The Internal Revenue Service (IRS) could “significantly increase” its revenues by performing more correspondence exams than field exams of taxpayers earning more than $200,000, according to a recent recommendation by the Government Accountability Office (GAO).

Due to the heightened attention to federal deficits, increased pressure has been placed on the IRS to reduce the tax gap—the difference between taxes owed and taxes paid on time—and better enforce taxpayer compliance, according to the GAO.

The Accountability Office recommended in its December paper that the IRS review disparities “in the ratios of direct revenue yield to costs across different enforcement programs and across different groups of cases and consider this evidence as a potential basis for adjusting its allocation of enforcement resources each year.” IRS agreed with the recommendations, according to GAO.

While the IRS spends most of its enforcement resources on examinations, correspondence exams of individual tax returns, which target fewer and simpler compliance issues, are significantly less costly and more productive on average than the broader and more complex field exams, GAO found.

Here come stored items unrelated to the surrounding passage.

`config.mk`:
```
export PLATFORM = sky130hd
export DESIGN_NAME = dram_controller
export DESIGN_NICKNAME = d
export VERILOG_FILES = /design/src/rtl/dram_pkg.sv /design/src/rtl/dram_refresh_timer.sv /design/src/rtl/dram_controller.sv
export SDC_FILE = /design/constraint.sdc
export NUM_CORES = 1
export LEC_CHECK = 0
export BUFFER_PORTS_ARGS = -buffer_cell sky130_fd_sc_hd__buf_4
export CAP_MARGIN = 20
export CORE_MARGIN = 1.5
export CORE_UTILIZATION = 40
export DETAILED_ROUTE_END_ITERATION = 6
export GPL_ROUTABILITY_DRIVEN = 0
export MAX_ROUTING_LAYER = met4
export PLACE_DENSITY = 0.76
export SLEW_MARGIN = 20
export SYNTH_ARGS = -nofsm -noshare
export SYNTH_HDL_FRONTEND = slang
export SYNTH_SLANG_ARGS = --single-unit
```
`constraint.sdc`:
```
create_clock -name CLK -period 1.85 [get_ports CLK]
set_clock_uncertainty 0.05 [all_clocks]
set_input_delay 0.4625 -clock CLK [delete_from_list [all_inputs] [get_ports CLK]]
set_output_delay 0.4625 -clock CLK [all_outputs]
set_load 0.01 [all_outputs]
```
`src/rtl/dram_pkg.sv`:
```
// Shared types and constants for the DRAM controller and its refresh timer.
package dram_pkg;

    typedef enum logic [2:0] {
        IDLE,
        ROW,
        COL,
        ACK,
        PRE,
        REF_CAS,
        REF_RAS,
        REF_HOLD
    } dram_state_t;

    localparam int ROW_BITS             = 10;
    localparam int COL_BITS             = 11;
    localparam int DEF_REFRESH_INTERVAL = 240;
    localparam int DEF_RAS_PRECHARGE    = 2;
    // Width of the shared precharge / refresh-hold wait counter.
    localparam int WAIT_CNT_W           = 4;

endpackage

```
`src/rtl/dram_refresh_timer.sv`:
```
// Free-running refresh interval counter; raises pending on expiry until the FSM acknowledges it.
module dram_refresh_timer
    import dram_pkg::*;
#(
    parameter int REFRESH_INTERVAL = DEF_REFRESH_INTERVAL
) (
    input  logic CLK,
    input  logic RST,
    input  logic ack,
    output logic pending
);

    localparam int                CNT_W  = $clog2(REFRESH_INTERVAL);
    localparam logic [CNT_W-1:0]  RELOAD = CNT_W'(REFRESH_INTERVAL - 1);

    logic [CNT_W-1:0] r_cnt;
    logic             r_pending;
    logic             w_expire;

    assign w_expire = (r_cnt == '0);

    // A fresh expiry outranks a same-cycle ack; an expiry while already pending is absorbed.
    always_ff @(posedge CLK or negedge RST) begin
        if (!RST) begin
            r_cnt     <= RELOAD;
            r_pending <= 1'b0;
        end else begin
            r_cnt     <= w_expire ? RELOAD : r_cnt - 1'b1;
            r_pending <= w_expire | (r_pending & ~ack);
        end
    end

    assign pending = r_pending;

endmodule

```
`src/rtl/dram_controller.sv`:
```
// RAS/CAS sequencer for the 68010 DRAM bank with CAS-before-RAS refresh; all outputs registered.
module dram_controller
    import dram_pkg::*;
#(
    parameter int REFRESH_INTERVAL = DEF_REFRESH_INTERVAL,
    parameter int RAS_PRECHARGE    = DEF_RAS_PRECHARGE
) (
    input  logic                CLK,
    input  logic                RST,
    input  logic                RAM_LOWER,
    input  logic                RAM_UPPER,
    input  logic                AS,
    input  logic                RW,
    input  logic [21:1]         ADDR,
    output logic [COL_BITS-1:0] MA,
    output logic                RAS,
    output logic                CASL,
    output logic                CASU,
    output logic                WE,
    output logic                DTACK_DRAM
);

    dram_state_t           r_state, w_state_next, w_pick;
    logic [2:0]            r_sync1, r_sync2;
    logic [WAIT_CNT_W-1:0] r_wait, w_wait_next;
    logic [COL_BITS-1:0]   r_ma, w_ma_next;
    logic                  r_ras, r_casl, r_casu, r_we, r_dtack;
    logic                  w_ras_next, w_casl_next, w_casu_next, w_we_next, w_dtack_next;
    logic                  w_as_high, w_req, w_pending, w_ref_ack;

    // Synchronizer bits: [2] AS, [1] RAM_LOWER, [0] RAM_UPPER.
    assign w_as_high = r_sync2[2];
    assign w_req     = ~r_sync2[2] & ~(r_sync2[1] & r_sync2[0]);
    assign w_pick    = w_pending ? REF_CAS : (w_req ? ROW : IDLE);
    assign w_ref_ack = (w_state_next == REF_CAS);

    dram_refresh_timer #(
        .REFRESH_INTERVAL(REFRESH_INTERVAL)
    ) u_refresh_timer (
        .CLK    (CLK),
        .RST    (RST),
        .ack    (w_ref_ack),
        .pending(w_pending)
    );

    always_ff @(posedge CLK or negedge RST) begin
        if (!RST) begin
            r_state <= IDLE;
            r_sync1 <= '1;
            r_sync2 <= '1;
            r_wait  <= WAIT_CNT_W'(RAS_PRECHARGE);
            r_ma    <= '0;
            r_ras   <= 1'b1;
            r_casl  <= 1'b1;
            r_casu  <= 1'b1;
            r_we    <= 1'b1;
            r_dtack <= 1'b1;
        end else begin
            r_state <= w_state_next;
            r_sync1 <= {AS, RAM_LOWER, RAM_UPPER};
            r_sync2 <= r_sync1;
            r_wait  <= w_wait_next;
            r_ma    <= w_ma_next;
            r_ras   <= w_ras_next;
            r_casl  <= w_casl_next;
            r_casu  <= w_casu_next;
            r_we    <= w_we_next;
            r_dtack <= w_dtack_next;
        end
    end

    // Out of reset IDLE also waits out a full precharge, hence the shared wait counter there.
    always_comb begin
        w_state_next = r_state;
        w_wait_next  = r_wait;
        case (r_state)
            IDLE, PRE: begin
                if (r_wait != '0) w_wait_next  = r_wait - 1'b1;
                else              w_state_next = w_pick;
            end
            ROW:      w_state_next = w_as_high ? PRE : COL;
            COL:      w_state_next = w_as_high ? PRE : ACK;
            ACK:      if (w_as_high) w_state_next = PRE;
            REF_CAS:  w_state_next = REF_RAS;
            REF_RAS:  w_state_next = REF_HOLD;
            REF_HOLD: begin
                if (r_wait != '0) w_wait_next  = r_wait - 1'b1;
                else              w_state_next = PRE;
            end
            default:  w_state_next = IDLE;
        endcase
        if (w_state_next == PRE && r_state != PRE)
            w_wait_next = WAIT_CNT_W'(RAS_PRECHARGE - 1);
        if (w_state_next == REF_HOLD && r_state != REF_HOLD)
            w_wait_next = WAIT_CNT_W'(1);
    end

    // Strobes are decoded from the next state so each lands on the same edge as its state.
    always_comb begin
        w_ma_next    = r_ma;
        w_ras_next   = r_ras;
        w_casl_next  = r_casl;
        w_casu_next  = r_casu;
        w_we_next    = r_we;
        w_dtack_next = r_dtack;
        case (w_state_next)
            ROW: begin
                w_ma_next    = {1'b0, ADDR[21:12]};
                w_ras_next   = 1'b0;
                w_casl_next  = 1'b1;
                w_casu_next  = 1'b1;
                w_we_next    = 1'b1;
                w_dtack_next = 1'b1;
            end
            COL: begin
                w_ma_next    = ADDR[11:1];
                w_ras_next   = 1'b0;
                w_casl_next  = r_sync2[1];
                w_casu_next  = r_sync2[0];
                w_we_next    = RW;
                w_dtack_next = 1'b1;
            end
            ACK: w_dtack_next = 1'b0;
            REF_CAS, REF_RAS, REF_HOLD: begin
                w_ras_next   = (w_state_next == REF_CAS);
                w_casl_next  = 1'b0;
                w_casu_next  = 1'b0;
                w_we_next    = 1'b1;
                w_dtack_next = 1'b1;
            end
            default: begin
                w_ras_next   = 1'b1;
                w_casl_next  = 1'b1;
                w_casu_next  = 1'b1;
                w_we_next    = 1'b1;
                w_dtack_next = 1'b1;
            end
        endcase
    end

    assign MA         = r_ma;
    assign RAS        = r_ras;
    assign CASL       = r_casl;
    assign CASU       = r_casu;
    assign WE         = r_we;
    assign DTACK_DRAM = r_dtack;

endmodule

```
$ cat src/rtl/bsg_popcount.sv
// Combinational population count of a bit vector.
module bsg_popcount #(
    parameter int unsigned width_p = 8
) (
    input  logic [width_p-1:0]           i,
    output logic [$clog2(width_p+1)-1:0] o
);

    localparam int unsigned cnt_width_lp = $clog2(width_p + 1);

    // Sum the set bits of the input.
    always_comb begin
        o = '0;
        for (int k = 0; k < width_p; k++) begin
            o = o + cnt_width_lp'(i[k]);
        end
    end

endmodule
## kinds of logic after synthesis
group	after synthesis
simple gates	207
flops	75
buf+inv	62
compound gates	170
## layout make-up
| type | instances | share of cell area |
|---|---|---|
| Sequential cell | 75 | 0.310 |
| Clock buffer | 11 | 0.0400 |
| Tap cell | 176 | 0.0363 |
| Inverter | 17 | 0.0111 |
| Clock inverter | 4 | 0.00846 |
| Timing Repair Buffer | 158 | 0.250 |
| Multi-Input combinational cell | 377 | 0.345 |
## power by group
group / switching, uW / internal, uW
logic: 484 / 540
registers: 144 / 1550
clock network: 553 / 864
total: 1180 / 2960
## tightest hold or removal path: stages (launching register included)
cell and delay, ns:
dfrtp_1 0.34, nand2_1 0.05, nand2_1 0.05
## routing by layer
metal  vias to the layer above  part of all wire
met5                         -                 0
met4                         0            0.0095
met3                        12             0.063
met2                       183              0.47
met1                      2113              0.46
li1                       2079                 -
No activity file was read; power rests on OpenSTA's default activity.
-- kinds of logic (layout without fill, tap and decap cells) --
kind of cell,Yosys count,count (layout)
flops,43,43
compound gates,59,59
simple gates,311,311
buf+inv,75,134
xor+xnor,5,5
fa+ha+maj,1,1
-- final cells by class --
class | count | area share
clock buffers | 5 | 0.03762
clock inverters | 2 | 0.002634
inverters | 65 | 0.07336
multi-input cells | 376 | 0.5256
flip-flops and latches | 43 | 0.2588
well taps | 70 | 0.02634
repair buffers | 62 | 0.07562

GAO estimated that the average cost (including overhead) of correspondence exams opened in 2007 and 2008 was $274, compared with an average of $2,278 for field exams. “IRS spent almost 20% of the $1.6 billion per year that it devoted to exams on returns from taxpayers with positive income of at least $200,000,” GAO states, “even though such returns accounted for only 3% of the 136 million individual returns filed per year.” It added that positive income is an IRS measure that disregards losses that may offset the income.

For the two years of cases reviewed—using data from 2007 and 2008 tax returns—GAO estimates that correspondence exams were “significantly more productive in terms of direct revenue produced per dollar of cost than field exams. Both types of exams of taxpayers with positive incomes of at least $200,000 were significantly more productive than exams of lower-income taxpayers.”

GAO demonstrates in its paper how these estimates could be used to inform resource allocation decisions. For example, GAO says, “a hypothetical shift of a small share of resources (about $124 million) from exams of tax returns in less productive groups … to exams in the more productive groups could have increased direct revenue by $1 billion over the $5.5 billion per year IRS actually collected (as long as the average ratio of direct revenue to cost for each category of returns did not change).” These gains, the GAO continues, “would recur annually, relative to the revenue that IRS would collect if it did not change its resource allocation. This particular resource shift would not reduce exam coverage rates significantly and, therefore, should have little, if any, negative effect on voluntary compliance.”